Below are the example analysis codes for the MOSTA data.
library(SpatialPCA)
library(reticulate)
library(Seurat)
use_python("/net/mulan/home/shanglu/anaconda3/envs/your_environment/bin/python", required=TRUE) # use your python environment here, I need this to read the h5ad file
sc <- import("scanpy")
library(peakRAM)
library(ggplot2)
The MOSTA data we used is available at Broad Institute’s single-cell repository. We downloaded one example section named E16.5_E1S3_cell_bin_whole_brain.h5ad.
dataset_name = "E16.5_E1S3"
atlas.data <- sc$read_h5ad("E16.5_E1S3_cell_bin_whole_brain.h5ad")
raw_location = atlas.data$obsm["spatial"]
raw_obs=atlas.data$obs
rawcount = atlas.data$layers["counts"]
rownames(rawcount) <- atlas.data$obs_names$to_list()
colnames(rawcount) <- atlas.data$var_names$to_list()
rownames(raw_location) <- atlas.data$obs_names$to_list()

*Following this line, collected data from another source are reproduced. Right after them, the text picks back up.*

===== src/rtl/instr_encoder_if.sv =====
// Field-bundle input and instruction-memory write port of the instruction encoder.
// The loader (or a test harness) uses the master side. The encoder uses the slave side.
interface instr_encoder_if #(
  parameter int ADDR_W = 8
);
  logic              start;
  logic              in_valid;
  logic              in_ready;
  logic [2:0]        fmt;
  logic [6:0]        opcode;
  logic [4:0]        rd;
  logic [4:0]        rs1;
  logic [4:0]        rs2;
  logic [2:0]        funct3;
  logic [6:0]        funct7;
  logic signed [31:0] imm;
  logic              last;
  logic              mem_we;
  logic [ADDR_W-1:0] mem_addr;
  logic [31:0]       mem_wdata;
  logic              busy;
  logic              done;
  logic              err;
  logic [2:0]        err_code;

  modport master (
    output start, in_valid, fmt, opcode, rd, rs1, rs2, funct3, funct7, imm, last,
    input  in_ready, mem_we, mem_addr, mem_wdata, busy, done, err, err_code
  );

  modport slave (
    input  start, in_valid, fmt, opcode, rd, rs1, rs2, funct3, funct7, imm, last,
    output in_ready, mem_we, mem_addr, mem_wdata, busy, done, err, err_code
  );
endinterface


===== src/rtl/instr_encoder.sv =====
// RISC-V instruction encoder. It packs R/I/S/B/U/J field bundles into 32-bit words.
// Each accepted bundle is written one cycle later to an auto-incrementing word address.
// A bundle that fails a check is written as a NOP, so the word addresses stay aligned.
module instr_encoder #(
  parameter int ADDR_W    = 8,
  parameter int BASE_ADDR = 0
) (
  input  logic           clk,
  input  logic           rst,
  instr_encoder_if.slave bus
);

  localparam logic [ADDR_W-1:0] BASE    = ADDR_W'(BASE_ADDR);
  localparam logic [31:0]       NOP     = 32'h0000_0013;

  localparam logic [2:0] FMT_R = 3'd0;
  localparam logic [2:0] FMT_I = 3'd1;
  localparam logic [2:0] FMT_S = 3'd2;
  localparam logic [2:0] FMT_B = 3'd3;
  localparam logic [2:0] FMT_U = 3'd4;
  localparam logic [2:0] FMT_J = 3'd5;

  localparam logic [2:0] ERR_NONE  = 3'd0;
  localparam logic [2:0] ERR_RANGE = 3'd1;
  localparam logic [2:0] ERR_MIS   = 3'd2;
  localparam logic [2:0] ERR_FMT   = 3'd3;
  localparam logic [2:0] ERR_ADDR  = 3'd4;

  typedef enum logic {IDLE, LOAD} state_t;

  state_t            state_q, state_d;
  logic [ADDR_W-1:0] addr_cnt;
  logic              err_q;
  logic [2:0]        code_q;

  // Packs the fields into the instruction word for the given format.
  function automatic logic [31:0] encode(
    input logic [2:0]         f,
    input logic [6:0]         op,
    input logic [4:0]         rd_f,
    input logic [4:0]         rs1_f,
    input logic [4:0]         rs2_f,
    input logic [2:0]         f3,
    input logic [6:0]         f7,
    input logic signed [31:0] v
  );
    case (f)
      FMT_R:   encode = {f7, rs2_f, rs1_f, f3, rd_f, op};
      FMT_I:   encode = {v[11:0], rs1_f, f3, rd_f, op};
      FMT_S:   encode = {v[11:5], rs2_f, rs1_f, f3, v[4:0], op};
      FMT_B:   encode = {v[12], v[10:5], rs2_f, rs1_f, f3, v[4:1], v[11], op};
      FMT_U:   encode = {v[31:12], rd_f, op};
      FMT_J:   encode = {v[20], v[10:1], v[11], v[19:12], rd_f, op};
      default: encode = NOP;
    endcase
  endfunction

  // Reports the highest-priority problem of a bundle: illegal fmt, then misaligned, then range.
  function automatic logic [2:0] check_beat(
    input logic [2:0]         f,
    input logic signed [31:0] v
  );
    check_beat = ERR_NONE;
    case (f)
      FMT_R: check_beat = ERR_NONE;
      FMT_I, FMT_S: begin
        if (v < -32'sd2048 || v > 32'sd2047) check_beat = ERR_RANGE;
      end
      FMT_B: begin
        if (v[0])                                check_beat = ERR_MIS;
        else if (v < -32'sd4096 || v > 32'sd4094) check_beat = ERR_RANGE;
      end
      FMT_U: begin
        if (v[11:0] != 12'd0) check_beat = ERR_MIS;
      end
      FMT_J: begin
        if (v[0])                                      check_beat = ERR_MIS;
        else if (v < -32'sd1048576 || v > 32'sd1048574) check_beat = ERR_RANGE;
      end
      default: check_beat = ERR_FMT;
    endcase
  endfunction

  // ---- stage p0: accept, encode and check the incoming bundle ----
  logic        acc_p0;
  logic        ovf_p0;
  logic        start_p0;
  logic [2:0]  code_p0;
  logic [31:0] word_p0;

  assign bus.in_ready = (state_q == LOAD);
  assign acc_p0       = bus.in_valid & bus.in_ready;
  assign start_p0     = bus.start & (state_q == IDLE);
  assign ovf_p0       = acc_p0 & ~bus.last & (addr_cnt == {ADDR_W{1'b1}});
  assign code_p0      = check_beat(bus.fmt, bus.imm);
  assign word_p0      = (code_p0 != ERR_NONE) ? NOP
                      : encode(bus.fmt, bus.opcode, bus.rd, bus.rs1, bus.rs2,
                               bus.funct3, bus.funct7, bus.imm);

  // Next state: a session runs until its last bundle or until the address space is exhausted.
  always_comb begin
    state_d = state_q;
    case (state_q)
      IDLE: if (start_p0) state_d = LOAD;
      LOAD: if (acc_p0 && (bus.last || ovf_p0)) state_d = IDLE;
      default: state_d = IDLE;
    endcase
  end

  // State register.
  always_ff @(posedge clk or posedge rst) begin
    if (rst) state_q <= IDLE;
    else     state_q <= state_d;
  end

  // Write-address counter: reloaded at session start, advanced once per accepted bundle.
  always_ff @(posedge clk or posedge rst) begin
    if (rst)           addr_cnt <= BASE;
    else if (start_p0) addr_cnt <= BASE;
    else if (acc_p0)   addr_cnt <= addr_cnt + 1'b1;
  end

  // Sticky error flag. The code keeps the first error of the session until the next start.
  always_ff @(posedge clk or posedge rst) begin
    if (rst) begin
      err_q  <= 1'b0;
      code_q <= ERR_NONE;
    end else if (start_p0) begin
      err_q  <= 1'b0;
      code_q <= ERR_NONE;
    end else if (acc_p0 && (code_p0 != ERR_NONE || ovf_p0)) begin
      err_q <= 1'b1;
      if (code_q == ERR_NONE) code_q <= (code_p0 != ERR_NONE) ? code_p0 : ERR_ADDR;
    end
  end

  // ---- stage p1: registered memory write ----
  logic              vld_p1;
  logic              done_p1;
  logic [ADDR_W-1:0] addr_p1;
  logic [31:0]       wdata_p1;

  // Write port register. Address and data hold between writes.
  always_ff @(posedge clk or posedge rst) begin
    if (rst) begin
      vld_p1   <= 1'b0;
      done_p1  <= 1'b0;
      addr_p1  <= BASE;
      wdata_p1 <= 32'd0;
    end else begin
      vld_p1  <= acc_p0;
      done_p1 <= acc_p0 & bus.last;
      if (acc_p0) begin
        addr_p1  <= addr_cnt;
        wdata_p1 <= word_p0;
      end
    end
  end

  assign bus.mem_we    = vld_p1;
  assign bus.mem_addr  = addr_p1;
  assign bus.mem_wdata = wdata_p1;
  assign bus.done      = done_p1;
  assign bus.busy      = (state_q != IDLE) | vld_p1;
  assign bus.err       = err_q;
  assign bus.err_code  = code_q;

endmodule

===== src/flat_wrapper.sv =====
// flat-port wrapper written by rule: the top's interface ports become plain ports
module instr_encoder_flat 
#(
  parameter int ADDR_W    = 8,
  parameter int BASE_ADDR = 0
)
  (clk, rst, bus_start, bus_in_valid, bus_fmt, bus_opcode, bus_rd, bus_rs1, bus_rs2, bus_funct3, bus_funct7, bus_imm, bus_last, bus_in_ready, bus_mem_we, bus_mem_addr, bus_mem_wdata, bus_busy, bus_done, bus_err, bus_err_code);
  instr_encoder_if #(.ADDR_W(ADDR_W)) bus_i ();
  input  logic clk;
  input  logic rst;
  input wire logic [$bits(bus_i.start)-1:0] bus_start;
  input wire logic [$bits(bus_i.in_valid)-1:0] bus_in_valid;
  input wire logic [$bits(bus_i.fmt)-1:0] bus_fmt;
  input wire logic [$bits(bus_i.opcode)-1:0] bus_opcode;
  input wire logic [$bits(bus_i.rd)-1:0] bus_rd;
  input wire logic [$bits(bus_i.rs1)-1:0] bus_rs1;
  input wire logic [$bits(bus_i.rs2)-1:0] bus_rs2;
  input wire logic [$bits(bus_i.funct3)-1:0] bus_funct3;
  input wire logic [$bits(bus_i.funct7)-1:0] bus_funct7;
  input wire logic [$bits(bus_i.imm)-1:0] bus_imm;
  input wire logic [$bits(bus_i.last)-1:0] bus_last;
  output wire logic [$bits(bus_i.in_ready)-1:0] bus_in_ready;
  output wire logic [$bits(bus_i.mem_we)-1:0] bus_mem_we;
  output wire logic [$bits(bus_i.mem_addr)-1:0] bus_mem_addr;
  output wire logic [$bits(bus_i.mem_wdata)-1:0] bus_mem_wdata;
  output wire logic [$bits(bus_i.busy)-1:0] bus_busy;
  output wire logic [$bits(bus_i.done)-1:0] bus_done;
  output wire logic [$bits(bus_i.err)-1:0] bus_err;
  output wire logic [$bits(bus_i.err_code)-1:0] bus_err_code;
  assign bus_i.start = bus_start;
  assign bus_i.in_valid = bus_in_valid;
  assign bus_i.fmt = bus_fmt;
  assign bus_i.opcode = bus_opcode;
  assign bus_i.rd = bus_rd;
  assign bus_i.rs1 = bus_rs1;
  assign bus_i.rs2 = bus_rs2;
  assign bus_i.funct3 = bus_funct3;
  assign bus_i.funct7 = bus_funct7;
  assign bus_i.imm = bus_imm;
  assign bus_i.last = bus_last;
  assign bus_in_ready = bus_i.in_ready;
  assign bus_mem_we = bus_i.mem_we;
  assign bus_mem_addr = bus_i.mem_addr;
  assign bus_mem_wdata = bus_i.mem_wdata;
  assign bus_busy = bus_i.busy;
  assign bus_done = bus_i.done;
  assign bus_err = bus_i.err;
  assign bus_err_code = bus_i.err_code;
  instr_encoder #(.ADDR_W(ADDR_W), .BASE_ADDR(BASE_ADDR)) u_core (.clk(clk), .rst(rst), .bus(bus_i));
endmodule

===== config.mk =====
export PLATFORM = sky130hd
export DESIGN_NAME = instr_encoder_flat
export DESIGN_NICKNAME = d
export VERILOG_FILES = /design/src/rtl/instr_encoder_if.sv /design/src/rtl/instr_encoder.sv /design/src/flat_wrapper.sv
export SDC_FILE = /design/constraint.sdc
export NUM_CORES = 1
export LEC_CHECK = 0
export ABC_AREA = 1
export ABC_CLOCK_PERIOD_IN_PS = 3800
export BUFFER_PORTS_ARGS = -buffer_cell sky130_fd_sc_hd__buf_2
export CAP_MARGIN = 10
export CORE_ASPECT_RATIO = 0.8
export CORE_MARGIN = 3
export CORE_UTILIZATION = 46
export CTS_CLUSTER_DIAMETER = 60
export CTS_CLUSTER_SIZE = 10
export DETAILED_ROUTE_END_ITERATION = 8
export PLACE_DENSITY = 0.79
export SETUP_SLACK_MARGIN = 0.02
export SYNTH_ARGS = -nofsm -noshare
export SYNTH_HDL_FRONTEND = slang
export SYNTH_SLANG_ARGS = --single-unit

===== constraint.sdc =====
create_clock -name clk -period 3.8 [get_ports clk]
set_input_delay 0.57 -clock clk [delete_from_list [all_inputs] [get_ports clk]]
set_output_delay 0.57 -clock clk [all_outputs]
set_load 0.01 [all_outputs]

==> out/qor.log <==
[drt] total detailed-routing wirelength 8.26 mm
[power] cell internal pwr 1.03 mW
[drt] Routed WL per cell 13.3 um
[clocking] Inserted Clock Buffers 5
[setup_path] class of the most critical setup path in -> reg
[placed_design] minimum setup slack after placement 1.20 ns
[synthesis] number of register bits inferred by synthesis 55
[floorplan] die height 78.7 um
[sta] Clock Skews 0.00707 ns
[sta] number of hold violations in the final report 0
[global_route] GR Overflow Total 0
[setup_path] worst-path fanout max 15
[floorplan] Die Area 7630 um^2
[clocking] clock latency of the later-clocked register in the worst-skew pair 0.30 ns
[global_route] all-layer global routing usage 22.2%
[finish] layout cell share with drive strength beyond 1 27.3%
[placed_design] # placed instances 611
[finish] most common library cell in the layout ignoring fill and taps nand2_1
[power] switching share of power 32.6%
[power] Peak supply drop 190 uV
[synthesis] Synth warnings 0
[synthesis] Distinct cells, synth 33
[clocking] quantity of gates resized following cts 0
[setup_path] kind of end point of the critical path flip-flop
[setup_path] standard cell with the maximum stage delay on the critical path inv_1
[drt] DRT Pass-1 Iters 6
[sta] Max transition margin 44.6%
[synthesis] sequential element share of the synthesized area 45.2%
[sta] Slew @ Worst Pin 0.830 ns
[clocking] buffers inserted during post-CTS setup optimization 0
[drt] Via Count 3154
[sta] RSZ-0062 raised after global routing no
[sta] count of endpoints failing setup in the final report 0
[setup_path] kind of cell adding the most delay to the critical path simple AND/OR/NAND/NOR gates
[floorplan] Die X-Extent 96.9 um
[finish] # nets final 610
[synthesis] fraction of synthesized cell area taken by the top area cell type 45.2%
[global_route] via count of the first global-routing pass 3032
[setup_path] worst path bufs/invs 4
[setup_path] CP dominant cell by count nand2_1
[floorplan] area of the core region 6160 um^2
[clocking] TritonCTS sink count 55
[run_status] result of the run complete, no violations
[sta] final setup slack of the worst path 1.49 ns
[power] portion of total power attributed to the clock network 25.7%
[job] number of violations of the max-capacitance limit 0
[power] Pwr per Cell Area 401 nW/um^2
[finish] fillers 580
[finish] top library cells by usage in the layout, fill and taps aside nand2_1 (152), buf_2 (119), dfrtp_1 (55)
[clocking] number of buffers on the longest clock path 2
[setup_path] Critical Path RT 4.00 ns
[power] power dissipated by switching net loads 0.499 mW
[setup_path] arrival time at the worst endpoint 2.51 ns
[clocking] TritonCTS clock tree built
[global_route] number of antenna violations at the first check in global routing 0
[synthesis] Syn Area/Cell 7.25 um^2
[placed_design] detailed placer's ending HPWL 6.47 mm
[sta] setup total negative slack 0 ns
[synthesis] top cells by area, synth dfrtp_1 (45%), nand2_1 (19%), nor2_1 (6.7%)
[drt] number of vias per cell 5.10
[placed_design] PortBufs 119
[clocking] # H-tree levels 2
[global_route] first-pass GRT wire length 14.0 mm
[finish] Final Instance Count excl. Fillers 619
[setup_path] cells along the critical path buf_2 -> inv_1 -> nand2_1 -> nor2_1 -> inv_1 -> nor2_1 -> nand3_1 -> nand2_2 -> a21oi_4 -> nand3_4 -> inv_2 -> nand2_1 -> nand2_1
[floorplan] placement row count 25
[power] Lkg Pwr 2.14 nW
[power] share of power burned in registers 47.5%
[sta] highest clock frequency the design can meet 0.433 GHz
[placed_design] RePlAce Congestion 1.06
[finish] Diodes inserted 0
[drt] post-detailed-route DRC marker count 0
[synthesis] top cell type by total area after synthesis dfrtp_1
[drt] DRT antenna net count 0
[drt] number of DRC markers after the initial detailed-route iteration 300
[clocking] clock slew at the register clock pins of the worst setup and hold paths 0.10 ns
[sta] Worst Hold Margin 0.394 ns
[floorplan] count of pins on the block boundary 120
[sta] clock period minus worst slack 2.31 ns
[worst_hold_path] Hold/Removal Path Class in -> async
[synthesis] number of nets in the synthesized netlist 493
[synthesis] post-synthesis instance total 420
[global_route] largest net degree at the start of global routing 46
[clocking] clock tree root buffer cell clkbuf_8
[floorplan] initial standard-cell utilization of the core 49.4%
[power] Combinational Power Share 26.8%
[sta] Final Cycle Share 60.8%
[synthesis] Synth Cell Area 3040 um^2
[sta] max-slew violations 0
[setup_path] element type at the critical path start input pin
[setup_path] crit-path max cell delay 0.31 ns
[finish] growth of design area from synthesis to finish 25.2%
[clocking] number of hold buffers added after cts 0
-- power groups by stage --
stage	logic, mW	registers (mW)	clock network [mW]
after global placement	0.399	0.733	0
after global routing	0.466	0.740	0.421
after detailed placement	0.411	0.736	0
after CTS	0.412	0.725	0.402
after floorplan	0.205	0.765	0
final	0.409	0.727	0.392
-- metal layers --
layer / share of wire (%) / up-vias / track usage (%)
met5: 0 / - / 0
met4: 0.53 / 0 / 3.79
met3: 9.9 / 9 / 5.09
met2: 44 / 154 / 36.4
met1: 46 / 1416 / 30.8
li1: - / 1575 / -
-- cells in the mapped netlist (all sizes together) --
cell and instances:
nand2 154, dfrtp 55, nor2 54, inv 52, o21ai 40, nand3 15, a221oi 9, clkbuf 7
o22ai 7, nand4 6, buf 4, a21oi 2, nor3 2, o211ai 2, or2 2, a211oi 1
a22oi 1, a31oi 1, and3 1, ha 1, nor3b 1, o21a 1, o221ai 1, o31ai 1
-- worst register-to-register path, stage by stage, from the launching register on --
cell and delay (ns):
dfrtp_1 0.44, nand2_1 0.09, inv_1 0.62, nand3_4 0.40
inv_2 0.29, nand2_1 0.08, nand2_1 0.07
-- through the flow --
stage	util, %	cell area [um^2]	total power [mW]
final	61.8	3810	1.53
after global placement	60.0	3700	1.13
after CTS	61.8	3810	1.54
after global routing	61.8	3810	1.63
after floorplan	-	3040	0.970
after detailed placement	60.0	3700	1.15
-- registers in the layout, indices dropped and copies added (netlist names) --
name,count
u_core.bus.mem_we,1
u_core.bus.mem_addr,8
u_core.bus.err,1
u_core.bus.err_code,3
u_core.bus.mem_wdata,32
u_core.addr_cnt,8
u_core.bus.done,1
u_core.bus.in_ready,1
-- path summary, 6_finish.rpt --
kind	startpoint	endpoint	slack (ns)	cells past startpoint
worst max register to register	u_core.bus.in_ready	u_core.bus.mem_wdata[17]	1.76	6
max in group asynchronous	rst	u_core.bus.mem_wdata[17]	2.67	3
min in group clk	bus_opcode[5]	u_core.bus.mem_wdata[5]	0.46	3
worst max-delay path	bus_fmt[2]	u_core.bus.mem_wdata[17]	1.49	13
worst min-delay path	rst	u_core.bus.err_code[0]	0.39	2
worst min register to register	u_core.bus.mem_wdata[2]	u_core.bus.mem_wdata[2]	0.49	2
-- cell families after synthesis --
group	Yosys count	share of synthesized area [%]
simple gates	235	31.3
compound gates	66	14.8
buf+inv	63	8.31
flops	55	45.2
fa+ha+maj	1	0.411
-- cell type report --
| class | instances | area, um^2 | area share, % |
|---|---|---|---|
| clock buffer | 6 | 72.6 | 1.91 |
| clock inverter | 2 | 38.8 | 1.02 |
| inverter | 52 | 195 | 5.12 |
| multi-input combinational | 302 | 1410 | 37.1 |
| sequential | 55 | 1380 | 36.1 |
| tap | 81 | 101 | 2.66 |
| timing repair buffer | 121 | 611 | 16.0 |
Power figures use the tool's default switching activity.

rawcount = t(as.matrix(rawcount))
MOSTA = CreateSpatialPCAObject(counts=rawcount, location=raw_location, project = "SpatialPCA",gene.type="spatial",sparkversion="sparkx",numCores_spark=10, gene.number=3000, customGenelist=NULL,min.loctions = 20, min.features=20)
# Variance stabilizing transformation of count matrix of size 18428 by 65303
mem_sparse1 <- peakRAM({
start_time <- Sys.time()
MOSTA = SpatialPCA_buildKernel(MOSTA, kerneltype="gaussian", bandwidthtype="Silverman",bandwidth.set.by.user=NULL,sparseKernel=TRUE,sparseKernel_tol=1e-5,sparseKernel_ncore=10)
end_time <- Sys.time()
T_sparse1 = end_time - start_time
MOSTA = SpatialPCA_EstimateLoading(MOSTA,fast=TRUE,SpatialPCnum=20)
end_time <- Sys.time()
T_sparse2 = end_time - start_time
MOSTA = SpatialPCA_SpatialPCs(MOSTA, fast=TRUE)
end_time <- Sys.time()
T_sparse3 = end_time - start_time
})
# save results
SpatialPCA_result = list()
SpatialPCA_result$SpatialPCs = as.matrix(MOSTA@SpatialPCs)
SpatialPCA_result$normalized_expr = MOSTA@normalized_expr
SpatialPCA_result$location = MOSTA@location
save(SpatialPCA_result, file = paste0(dataset_name,"_SpatialPCA_result.RData"))
# The original study labeled the tissue section into 17 regions.
# > raw_obs[1,]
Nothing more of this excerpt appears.